You will work closely with experts from both the University of Leeds and the Met Office. The supervision team is highly interdisciplinary, with longstanding experience in climate science, machine learning, and urban studies. Particularly, you will work with and regularly visit the AI downscaling group at the Met Office, gaining world-class scientific and practical experience. The main supervisor is an internationally recognised researcher in geospatial foundation models. You will have sufficient computing infrastructure to carry out the research. Through this project, you will build a highly transferable toolset and interdisciplinary network, preparing you for a career in academia, industry, or policymaking.

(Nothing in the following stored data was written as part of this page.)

<file path="src/rtl/core/ssids_pkg.sv">
`timescale 1ns / 1ps
`default_nettype none
// ----------------------------------------------------------------------------
// SSI directive scanner package
// Shared types, character codes and helpers for the directive scanner.
// ----------------------------------------------------------------------------
package ssids_pkg;

  localparam int unsigned BYTE_W    = 8;
  localparam int unsigned KIND_W    = 2;
  localparam int unsigned PFX_LEN_W = 3;
  localparam int unsigned Q_DEPTH   = 2;
  localparam int unsigned Q_PTR_W   = (Q_DEPTH > 1) ? $clog2(Q_DEPTH) : 1;
  localparam int unsigned Q_CNT_W   = $clog2(Q_DEPTH + 1);

  typedef enum logic [KIND_W-1:0] {
    KIND_BODY = 2'd0,
    KIND_CMD  = 2'd1,
    KIND_ARG  = 2'd2,
    KIND_END  = 2'd3
  } kind_e;

  localparam logic [BYTE_W-1:0] CH_LT    = 8'h3C;
  localparam logic [BYTE_W-1:0] CH_BANG  = 8'h21;
  localparam logic [BYTE_W-1:0] CH_DASH  = 8'h2D;
  localparam logic [BYTE_W-1:0] CH_HASH  = 8'h23;
  localparam logic [BYTE_W-1:0] CH_QUOTE = 8'h22;
  localparam logic [BYTE_W-1:0] CH_GT    = 8'h3E;
  localparam logic [BYTE_W-1:0] CH_NUL   = 8'h00;

  // One transfer group produced by one input byte: a replayed prefix then an optional tail.
  typedef struct packed {
    logic                 pfx_arg;
    logic [PFX_LEN_W-1:0] pfx_len;
    logic                 tail_vld;
    kind_e                tail_kind;
    logic [BYTE_W-1:0]    tail_byte;
  } desc_t;

  function automatic logic is_space(input logic [BYTE_W-1:0] c);
    return c inside {8'd32, [8'd9:8'd13]};
  endfunction

  function automatic logic [BYTE_W-1:0] opener_char(input logic [1:0] idx);
    logic [BYTE_W-1:0] ch;
    case (idx)
      2'd0:    ch = CH_LT;
      2'd1:    ch = CH_BANG;
      default: ch = CH_DASH;
    endcase
    return ch;
  endfunction

endpackage
`default_nettype wire

</file>
<file path="src/rtl/core/ssids_front.sv">
`timescale 1ns / 1ps
`default_nettype none
// ----------------------------------------------------------------------------
// SSI directive scanner front end
// Tracks the scan state and classifies each byte into at most one transfer group.
// ----------------------------------------------------------------------------
module ssids_front (
  input  wire logic                      clk_i,
  input  wire logic                      rst_ni,
  input  wire logic                      in_valid_i,
  output logic                           in_stall_o,
  input  wire logic [ssids_pkg::BYTE_W-1:0] data_byte_i,
  input  wire logic                      q_full_i,
  output logic                           push_o,
  output ssids_pkg::desc_t               desc_o
);
  import ssids_pkg::*;

  typedef enum logic [9:0] {
    ST_BODY  = 10'b00_0000_0001,
    ST_LT    = 10'b00_0000_0010,
    ST_BANG  = 10'b00_0000_0100,
    ST_DASH1 = 10'b00_0000_1000,
    ST_DASH2 = 10'b00_0001_0000,
    ST_CMD   = 10'b00_0010_0000,
    ST_ARGS  = 10'b00_0100_0000,
    ST_QARGS = 10'b00_1000_0000,
    ST_CL1   = 10'b01_0000_0000,
    ST_CL2   = 10'b10_0000_0000
  } scan_state_e;

  scan_state_e       state_q, state_d;
  logic              accept;
  logic              body_run, args_run;
  logic [BYTE_W-1:0] c;
  desc_t             desc;

  assign in_stall_o = q_full_i;
  assign accept     = in_valid_i && !q_full_i;
  assign c          = data_byte_i;

  always_comb begin
    state_d        = state_q;
    body_run       = 1'b0;
    args_run       = 1'b0;
    desc.pfx_arg   = 1'b0;
    desc.pfx_len   = '0;
    desc.tail_vld  = 1'b0;
    desc.tail_kind = KIND_BODY;
    desc.tail_byte = c;
    case (state_q)
      ST_LT: begin
        if (c == CH_BANG) state_d = ST_BANG;
        else begin
          desc.pfx_len = 3'd1;
          body_run     = 1'b1;
        end
      end
      ST_BANG: begin
        if (c == CH_DASH) state_d = ST_DASH1;
        else begin
          desc.pfx_len = 3'd2;
          body_run     = 1'b1;
        end
      end
      ST_DASH1: begin
        if (c == CH_DASH) state_d = ST_DASH2;
        else begin
          desc.pfx_len = 3'd3;
          body_run     = 1'b1;
        end
      end
      ST_DASH2: begin
        if (c == CH_HASH) state_d = ST_CMD;
        else begin
          desc.pfx_len = 3'd4;
          body_run     = 1'b1;
        end
      end
      ST_CMD: begin
        if (is_space(c)) args_run = 1'b1;
        else begin
          desc.tail_vld  = 1'b1;
          desc.tail_kind = KIND_CMD;
        end
      end
      ST_ARGS: begin
        args_run = 1'b1;
      end
      ST_QARGS: begin
        if (c == CH_QUOTE) state_d = ST_ARGS;
        desc.tail_vld  = 1'b1;
        desc.tail_kind = KIND_ARG;
      end
      ST_CL1: begin
        if (c == CH_DASH) state_d = ST_CL2;
        else begin
          desc.pfx_arg = 1'b1;
          desc.pfx_len = 3'd1;
          args_run     = 1'b1;
        end
      end
      ST_CL2: begin
        if (c == CH_GT) begin
          desc.tail_vld  = 1'b1;
          desc.tail_kind = KIND_END;
          desc.tail_byte = CH_NUL;
          state_d        = ST_BODY;
        end else begin
          desc.pfx_arg = 1'b1;
          desc.pfx_len = 3'd2;
          args_run     = 1'b1;
        end
      end
      default: begin
        body_run = 1'b1;
      end
    endcase

    // Run the byte in the body or argument state, also to rerun it after a failed match.
    if (body_run) begin
      if (c == CH_LT) state_d = ST_LT;
      else begin
        state_d        = ST_BODY;
        desc.tail_vld  = 1'b1;
        desc.tail_kind = KIND_BODY;
      end
    end
    if (args_run) begin
      if (c == CH_DASH) state_d = ST_CL1;
      else begin
        state_d        = (c == CH_QUOTE) ? ST_QARGS : ST_ARGS;
        desc.tail_vld  = 1'b1;
        desc.tail_kind = KIND_ARG;
      end
    end
  end

  assign desc_o = desc;
  assign push_o = accept && (desc.tail_vld || (desc.pfx_len != '0));

  always_ff @(posedge clk_i or negedge rst_ni) begin
    if (!rst_ni) begin
      state_q <= ST_BODY;
    end else if (accept) begin
      state_q <= state_d;
    end
  end

  a_push_needs_room: assert property (@(posedge clk_i) disable iff (!rst_ni)
    push_o |-> !q_full_i)
    else $error("front pushed into a full queue");

  a_pfx_bounded: assert property (@(posedge clk_i) disable iff (!rst_ni)
    push_o && desc.pfx_arg |-> (desc.pfx_len == 3'd1 || desc.pfx_len == 3'd2))
    else $error("dash replay of illegal length");

endmodule
`default_nettype wire

</file>
<file path="src/rtl/core/ssids_queue.sv">
`timescale 1ns / 1ps
`default_nettype none
// ----------------------------------------------------------------------------
// SSI directive scanner queue
// Short FIFO of transfer groups between the front and back ends.
// ----------------------------------------------------------------------------
module ssids_queue (
  input  wire logic             clk_i,
  input  wire logic             rst_ni,
  input  wire logic             push_i,
  input  wire ssids_pkg::desc_t desc_i,
  output logic                  full_o,
  output logic                  head_vld_o,
  output ssids_pkg::desc_t      head_o,
  input  wire logic             pop_i
);
  import ssids_pkg::*;

  desc_t              mem_q [Q_DEPTH];
  logic [Q_PTR_W-1:0] wr_ptr_q, rd_ptr_q;
  logic [Q_CNT_W-1:0] cnt_q;

  function automatic logic [Q_PTR_W-1:0] ptr_inc(input logic [Q_PTR_W-1:0] p);
    return (p == Q_PTR_W'(Q_DEPTH - 1)) ? '0 : p + 1'b1;
  endfunction

  assign full_o     = (cnt_q == Q_CNT_W'(Q_DEPTH));
  assign head_vld_o = (cnt_q != '0);
  assign head_o     = mem_q[rd_ptr_q];

  always_ff @(posedge clk_i) begin
    if (push_i) begin
      mem_q[wr_ptr_q] <= desc_i;
    end
  end

  always_ff @(posedge clk_i or negedge rst_ni) begin
    if (!rst_ni) begin
      wr_ptr_q <= '0;
      rd_ptr_q <= '0;
      cnt_q    <= '0;
    end else begin
      if (push_i) wr_ptr_q <= ptr_inc(wr_ptr_q);
      if (pop_i)  rd_ptr_q <= ptr_inc(rd_ptr_q);
      if (push_i && !pop_i)      cnt_q <= cnt_q + 1'b1;
      else if (pop_i && !push_i) cnt_q <= cnt_q - 1'b1;
    end
  end

  a_no_underflow: assert property (@(posedge clk_i) disable iff (!rst_ni)
    pop_i |-> head_vld_o)
    else $error("queue popped while empty");

  a_cnt_bound: assert property (@(posedge clk_i) disable iff (!rst_ni)
    cnt_q <= Q_CNT_W'(Q_DEPTH))
    else $error("queue count out of range");

endmodule
`default_nettype wire

</file>
<file path="src/rtl/core/ssids_back.sv">
`timescale 1ns / 1ps
`default_nettype none
// ----------------------------------------------------------------------------
// SSI directive scanner back end
// Expands each transfer group into result transfers through an output register.
// ----------------------------------------------------------------------------
module ssids_back (
  input  wire logic                       clk_i,
  input  wire logic                       rst_ni,
  input  wire logic                       head_vld_i,
  input  wire ssids_pkg::desc_t           head_i,
  output logic                            pop_o,
  output logic                            out_valid_o,
  input  wire logic                       out_stall_i,
  output logic [ssids_pkg::KIND_W-1:0]    kind_o,
  output logic [ssids_pkg::BYTE_W-1:0]    out_byte_o,
  output logic                            last_o
);
  import ssids_pkg::*;

  logic [PFX_LEN_W-1:0] idx_q, idx_d;
  logic                 out_vld_q;
  kind_e                kind_q, kind_d;
  logic [BYTE_W-1:0]    byte_q, byte_d;
  logic                 last_q, last_d;
  logic                 load;
  logic                 in_pfx;
  logic [PFX_LEN_W:0]   total;

  assign load   = head_vld_i && (!out_vld_q || !out_stall_i);
  assign in_pfx = (idx_q < head_i.pfx_len);
  assign total  = {1'b0, head_i.pfx_len} + {{PFX_LEN_W{1'b0}}, head_i.tail_vld};

  always_comb begin
    if (in_pfx) begin
      kind_d = head_i.pfx_arg ? KIND_ARG : KIND_BODY;
      byte_d = head_i.pfx_arg ? CH_DASH : opener_char(idx_q[1:0]);
    end else begin
      kind_d = head_i.tail_kind;
      byte_d = head_i.tail_byte;
    end
    last_d = ({1'b0, idx_q} + 1'b1) == total;
    idx_d  = last_d ? '0 : idx_q + 1'b1;
  end

  assign pop_o = load && last_d;

  always_ff @(posedge clk_i or negedge rst_ni) begin
    if (!rst_ni) begin
      out_vld_q <= 1'b0;
      idx_q     <= '0;
    end else begin
      if (load) begin
        out_vld_q <= 1'b1;
        idx_q     <= idx_d;
      end else if (!out_stall_i) begin
        out_vld_q <= 1'b0;
      end
    end
  end

  always_ff @(posedge clk_i) begin
    if (load) begin
      kind_q <= kind_d;
      byte_q <= byte_d;
      last_q <= last_d;
    end
  end

  assign out_valid_o = out_vld_q;
  assign kind_o      = kind_q;
  assign out_byte_o  = byte_q;
  assign last_o      = last_q;

  a_mid_group_has_head: assert property (@(posedge clk_i) disable iff (!rst_ni)
    idx_q != '0 |-> head_vld_i)
    else $error("partly sent group has left the queue");

  a_idx_in_group: assert property (@(posedge clk_i) disable iff (!rst_ni)
    idx_q != '0 |-> idx_q <= head_i.pfx_len)
    else $error("group index past its prefix");

endmodule
`default_nettype wire

</file>
<file path="src/rtl/core/ssi_directive_scanner.sv">
`timescale 1ns / 1ps
`default_nettype none
// ----------------------------------------------------------------------------
// SSI directive scanner
// Splits a document byte stream into body, command, argument and end transfers.
//
// Input channel: in_valid_i / in_stall_o with data_byte_i, one byte per transfer.
// Output channel: out_valid_o / out_stall_i with kind_o, out_byte_o, last_o.
// Each input byte yields zero to five result transfers; last_o marks the final
// one of a byte. Bytes that only advance an opener or close match yield none.
// Each byte's group enters the group queue when the byte is taken; its results
// then pass from the queue head through the output register.
// Throughput: one byte per cycle while each byte yields at most one result and
// the receiver does not stall; a byte with more results holds the back end, and
// the input stalls once the two-entry group queue fills.
// Reset: scan state returns to body text, the queue empties, no result valid.
// When the receiver stalls, the held result stays stable and the queue keeps
// taking bytes until full.
// ----------------------------------------------------------------------------
module ssi_directive_scanner (
  input  wire logic                        clk_i,
  input  wire logic                        rst_ni,
  input  wire logic                        in_valid_i,
  output logic                             in_stall_o,
  input  wire logic [ssids_pkg::BYTE_W-1:0] data_byte_i,
  output logic                             out_valid_o,
  input  wire logic                        out_stall_i,
  output logic [ssids_pkg::KIND_W-1:0]     kind_o,
  output logic [ssids_pkg::BYTE_W-1:0]     out_byte_o,
  output logic                             last_o
);
  import ssids_pkg::*;

  logic  push, pop, q_full, head_vld;
  desc_t push_desc, head_desc;

  ssids_front u_front (
    .clk_i       (clk_i),
    .rst_ni      (rst_ni),
    .in_valid_i  (in_valid_i),
    .in_stall_o  (in_stall_o),
    .data_byte_i (data_byte_i),
    .q_full_i    (q_full),
    .push_o      (push),
    .desc_o      (push_desc)
  );

  ssids_queue u_queue (
    .clk_i      (clk_i),
    .rst_ni     (rst_ni),
    .push_i     (push),
    .desc_i     (push_desc),
    .full_o     (q_full),
    .head_vld_o (head_vld),
    .head_o     (head_desc),
    .pop_i      (pop)
  );

  ssids_back u_back (
    .clk_i       (clk_i),
    .rst_ni      (rst_ni),
    .head_vld_i  (head_vld),
    .head_i      (head_desc),
    .pop_o       (pop),
    .out_valid_o (out_valid_o),
    .out_stall_i (out_stall_i),
    .kind_o      (kind_o),
    .out_byte_o  (out_byte_o),
    .last_o      (last_o)
  );

endmodule
`default_nettype wire
</file>
<file path="config.mk">
export PLATFORM = sky130hd
export DESIGN_NAME = ssi_directive_scanner
export DESIGN_NICKNAME = d
export VERILOG_FILES = /design/src/rtl/core/ssids_pkg.sv /design/src/rtl/core/ssids_front.sv /design/src/rtl/core/ssids_queue.sv /design/src/rtl/core/ssids_back.sv /design/src/rtl/core/ssi_directive_scanner.sv
export SDC_FILE = /design/constraint.sdc
export NUM_CORES = 1
export LEC_CHECK = 0
export ABC_CLOCK_PERIOD_IN_PS = 4500
export BUFFER_PORTS_ARGS = -buffer_cell sky130_fd_sc_hd__buf_2
export CAP_MARGIN = 10
export CORE_MARGIN = 2
export CORE_UTILIZATION = 60
export CTS_CLUSTER_DIAMETER = 80
export DETAILED_ROUTE_END_ITERATION = 12
export GPL_TIMING_DRIVEN = 0
export PLACE_DENSITY = 0.8
export RECOVER_POWER = 25
export SYNTH_ARGS = -nofsm -noshare
export SYNTH_HDL_FRONTEND = slang
export SYNTH_SLANG_ARGS = --single-unit
export TNS_END_PERCENT = 5
</file>
<file path="constraint.sdc">
create_clock -name clk_i -period 4.5 [get_ports clk_i]
set_input_delay 1.35 -clock clk_i [delete_from_list [all_inputs] [get_ports clk_i]]
set_output_delay 1.35 -clock clk_i [all_outputs]
set_load 0.02 [all_outputs]
</file>
# After elaboration in Yosys (flattened, before gate mapping)
# Memories as Yosys holds them, arrays and structs flattened.
# Index checks and enable logic that the tools add are counted.
word_totals:
  inputBits: 12
  n_memories: 1
  word_cells: 120
  ff_bits: 29
  out_inout_bits: 13
  ramBits: 30
op_classes:
  muxes: 50
  reduce_logical: 23
  eq_ne: 27
  n_lt_le_gt_ge: 3
  add_sub_neg: 7
mem_list:
  columns: ["name", "depth", "width", "read_ports", "rd_ports_with_merged_regs", "wr", "line", "source"]
  rows:
  - ["u_queue.mem_q", 2, 15, 1, 0, 1, "ssids_queue.sv:19", "desc_t mem_q [Q_DEPTH];"]
ops:
  columns: ["op", "count"]
  rows:
  - ["$mux W10", 10]
  - ["$pmux W10 S7", 1]
  - ["$eq A8 B6 Y1 const B", 7]
  - ["$ne A4 B1 Y1 const B", 7]
  - ["$mux W8", 3]
  - ["$mux W3", 7]
  - ["$pmux W3 S6", 1]
  - ["$mux W2", 7]
  - ["$mux W1", 12]
  - ["$mux W11", 1]
  - ["$eq A10 B10 Y1 const B", 1]
  - ["$eq A10 B2 Y1 const B", 1]
  - ["$eq A10 B3 Y1 const B", 1]
  - ["$eq A10 B4 Y1 const B", 1]
  - ["$eq A10 B5 Y1 const B", 1]
  - ["$eq A10 B6 Y1 const B", 1]
  - ["$eq A10 B7 Y1 const B", 1]
  - ["$eq A10 B8 Y1 const B", 1]
  - ["$eq A10 B9 Y1 const B", 1]
  - ["$pmux W5 S2", 1]
  - ["$pmux W3 S3", 1]
  - ["$reduce_and A9 Y1", 1]
  - ["$reduce_bool A9 Y1", 1]
  - ["$ge A8 B4 Y1 const B", 1]
  - ["other kinds (24)", 40]

# Longest topological paths before layout
# Gate-level depths: netlist of the first run.
depth:
  ltp_word: 15
  depth_mapped: 12
  depth_no_buf: 11

# Hierarchy
# A second synthesis of the first run with hierarchy kept.
unflattened:
  cells_unflattened: 266
  area_unflattened_um2: 3304.4
by_module_without_submodules:
  columns: ["module", "seq_area_each_um2", "cells_each", "instances", "area_per_inst_um2"]
  rows:
  - ["ssids_queue", 1001.0, 63, 1, 1323.8]
  - ["ssids_front", 251.5, 138, 1, 1107.3]
  - ["ssids_back", 430.4, 65, 1, 873.3]

# Worst setup path after synthesis of the first run
# OpenSTA, ideal clock, no wires.
synth_timing:
  path_type: "in2reg"
  from: "in data_byte_i[3] (netlist name)"
  to: "mem u_queue.mem_q[0][0] (netlist name) (enable)"
  cell_stages: 7
  required_ps: 4112
  arrival_ps: 3648
  setup_time_ps: 388
  n_path_buf: 0
  slack_ps: 464
  cell_sequence: "or4b_2 > a21oi_1 > o21ai_0 > a41oi_2 > nor4b_1 > a31oi_2 > nor2b_1"
synth_between:
  elab_chain_len: 13
  elab_cells_between_ends: 36
  classes_between: "order compare: 2; eq/ne: 6; mux: 23; reduce/logical: 5"
synth_lines:
  columns: ["element", "line", "source"]
  rows:
  - ["from (decl)", "ssi_directive_scanner.sv:25", "input wire logic [ssids_pkg::BYTE_W-1:0] data_byte_i,"]
  - ["$ge A8 B4 Y1 / $le A8 B4 Y1 (equally long branches)", "ssids_pkg.sv:41", "return c inside {8'd32, [8'd9:8'd13]};"]
  - ["$logic_and A1 B1 Y1", "ssids_pkg.sv:41", null]
  - ["$reduce_bool A2 Y1", "ssids_pkg.sv:41", null]
  - ["$mux W3", "ssids_front.sv:81", "if (is_space(c)) args_run = 1'b1;"]
  - ["$pmux W3 S3", "ssids_front.sv:51", "case (state_q)"]
  - ["$mux W3", "ssids_front.sv:122", "if (c == CH_LT) state_d = ST_LT;"]
  - ["$mux W3", "ssids_front.sv:121", "if (body_run) begin"]
  - ["$mux W3", "ssids_front.sv:130", "if (c == CH_DASH) state_d = ST_CL1;"]
  - ["$mux W3", "ssids_front.sv:129", "if (args_run) begin"]
  - ["$logic_or A1 B1 Y1 *", "ssids_front.sv:140", "assign push_o = accept && (desc.tail_vld || (desc.pfx_len != '0));"]
  - ["$logic_and A1 B1 Y1 *", "ssids_front.sv:140", null]
  - ["via push", "ssi_directive_scanner.sv:34", "logic push, pop, q_full, head_vld;"]
  - ["$mux W1 *", "ssids_queue.sv:32", "if (push_i) begin"]
  - ["$mux W1 (not written as such) *", "ssids_queue.sv:33", "mem_q[wr_ptr_q] <= desc_i;"]
  - ["to (decl)", "ssids_queue.sv:19", null]
# Mark *: on every way through the listed nets, which the timed path passes. The rest lies on a longest branch.

# Worst setup path after layout of the first run
layout_timing:
  from: "in data_byte_i[3] (netlist name)"
  to: "mem u_queue.mem_q[0][4] (netlist name) (enable)"
# Same word-level chain as after synthesis.

==> results of run 1 <==
## stage by stage
step | hold WS [ns] | power, mW | setup slack (ns) | TNS [ns]
4_1_cts | 0.483 | 2.05 | 0.166 | 0
2_1_floorplan | 0.455 | 1.39 | 0.464 | 0
5_1_grt | 0.544 | 2.17 | 0.432 | 0
3_3_place_gp | 0.460 | 1.55 | -0.136 | -2.03
6_report | 0.478 | 2.04 | 0.580 | 0
3_5_place_dp | 0.466 | 1.57 | -0.179 | -2.68
## final cells by class
type                    count  area (um^2)
fillers                   397         1520
inverters                  17         63.8
plain buffers              13         60.1
multi-input cells         189         1400
well taps                  70         87.6
clock inverters             7         77.6
clock buffers               9          124
flip-flops and latches     59         1680
repair buffers             25          123
## metal layers
layer | vias up | track usage | routed length (um)
li1 | 1110 | - | -
met1 | 1023 | 0.269 | 2580
met2 | 65 | 0.372 | 3050
met3 | 23 | 0.0424 | 234
met4 | 0 | 0.130 | 232
met5 | - | 0 | 0
## worst reg2reg max path: cells and delay by family, from the launching register on
| kind | cells | cell delay (ns) |
|---|---|---|
| flip-flops | 1 | 0.47 |
| AO/OA/AOI/OAI | 3 | 0.81 |
| buffers and inverters | 1 | 0.28 |
| AND/OR/NAND/NOR | 4 | 1.67 |
## layout by cell type, fill, tap and decap left out, types with 10 or more instances in the layout
master                     Yosys  final
sky130_fd_sc_hd__nor3_1       10     10
sky130_fd_sc_hd__mux2i_1      11     11
sky130_fd_sc_hd__inv_1        17     17
sky130_fd_sc_hd__buf_2         0     20
sky130_fd_sc_hd__dfrtp_1      17     17
sky130_fd_sc_hd__nand2_1      17     17
sky130_fd_sc_hd__nor2_1       21     21
sky130_fd_sc_hd__clkbuf_1     10     14
sky130_fd_sc_hd__edfxtp_1     41     41
sky130_fd_sc_hd__o21ai_0      11     11
## flip-flops by register name (all words and copies together), names as in the netlist
register,cells
u_back.out_valid_o,1
u_queue.wr_ptr_q,1
u_back.out_byte_o,8
u_back.kind_o,2
u_queue.cnt_q,2
u_queue.rd_ptr_q,1
u_back.idx_q,3
u_queue.mem_q,30
u_back.last_o,1
u_front.state_q,10
## where the power goes
part	switching [mW]	total, mW	internal [mW]	leakage, nW
sequential	0.0605	0.840	0.780	0.612
combinational	0.440	0.718	0.278	0.707
clock	0.220	0.479	0.259	0.0998
## kinds of logic (layout without fill, tap and decap cells)
logic type	after synthesis	after routing
and+or+nand+nor	106	106
DFF	59	59
AOI/OAI and AO/OA	42	42
buffers and inverters	30	71
muxes	19	19
xor gates and xnor gates	13	13
adders and majority gates	9	9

An envisioned training timeline is as follows:

  • Year 1: Establish foundational knowledge of climate downscaling, regional modelling, and GeoFMs; prepare and preprocess most necessary data.
  • Year 2: Develop the novel context-aware downscaling model, including prototyping, GeoFM integration, model training, and validation.
  • Year 3: Conduct spatial transferability experiments across global cities; generate downscaled (≤300m) climate projections for selected cities under various scenarios.
  • Year 4 (6 months): Write the PhD thesis and final papers for publication.

References

[1] Rampal, N., Hobeichi, S., Gibson, P. B., Baño-Medina, J., Abramowitz, G., Beucler, T., … & Gutiérrez, J. M. (2024). Enhancing regional climate downscaling through advances in machine learning. Artificial Intelligence for the Earth Systems3(2), 230066.
[2] Kendon, E. J., Addison, H., Doury, A., Somot, S., Watson, P. A., Booth, B. B., … & Scullion, C. (2025). Potential for machine learning emulators to augment regional climate simulations in provision of local climate change information. Bulletin of the American Meteorological Society, 106(6), E1175-E1203.
[3] Janowicz, K., Mai, G., Huang, W., Zhu, R., Lao, N., & Cai, L. (2025). GeoFM: how will geo-foundation models reshape spatial data science and GeoAI?. International Journal of Geographical Information Science, 1-17.
[4] Bodnar, C., Bruinsma, W. P., Lucic, A., Stanley, M., Allen, A., Brandstetter, J., … & Perdikaris, P. (2025). A foundation model for the Earth system. Nature, 1-8.
[5] Brown, C. F., Kazmierski, M. R., Pasquarella, V. J., Rucklidge, W. J., Samsikova, M., Zhang, C., … & Kohli, P. (2025). AlphaEarth Foundations: An embedding field model for accurate and efficient global mapping from sparse label data. arXiv preprint arXiv:2507.22291.
[6] Balsebre, P., Huang, W., Cong, G., & Li, Y. (2024, October). City foundation models for learning general purpose representations from openstreetmap. In Proceedings of the 33rd ACM International Conference on Information and Knowledge Management (pp. 87-97).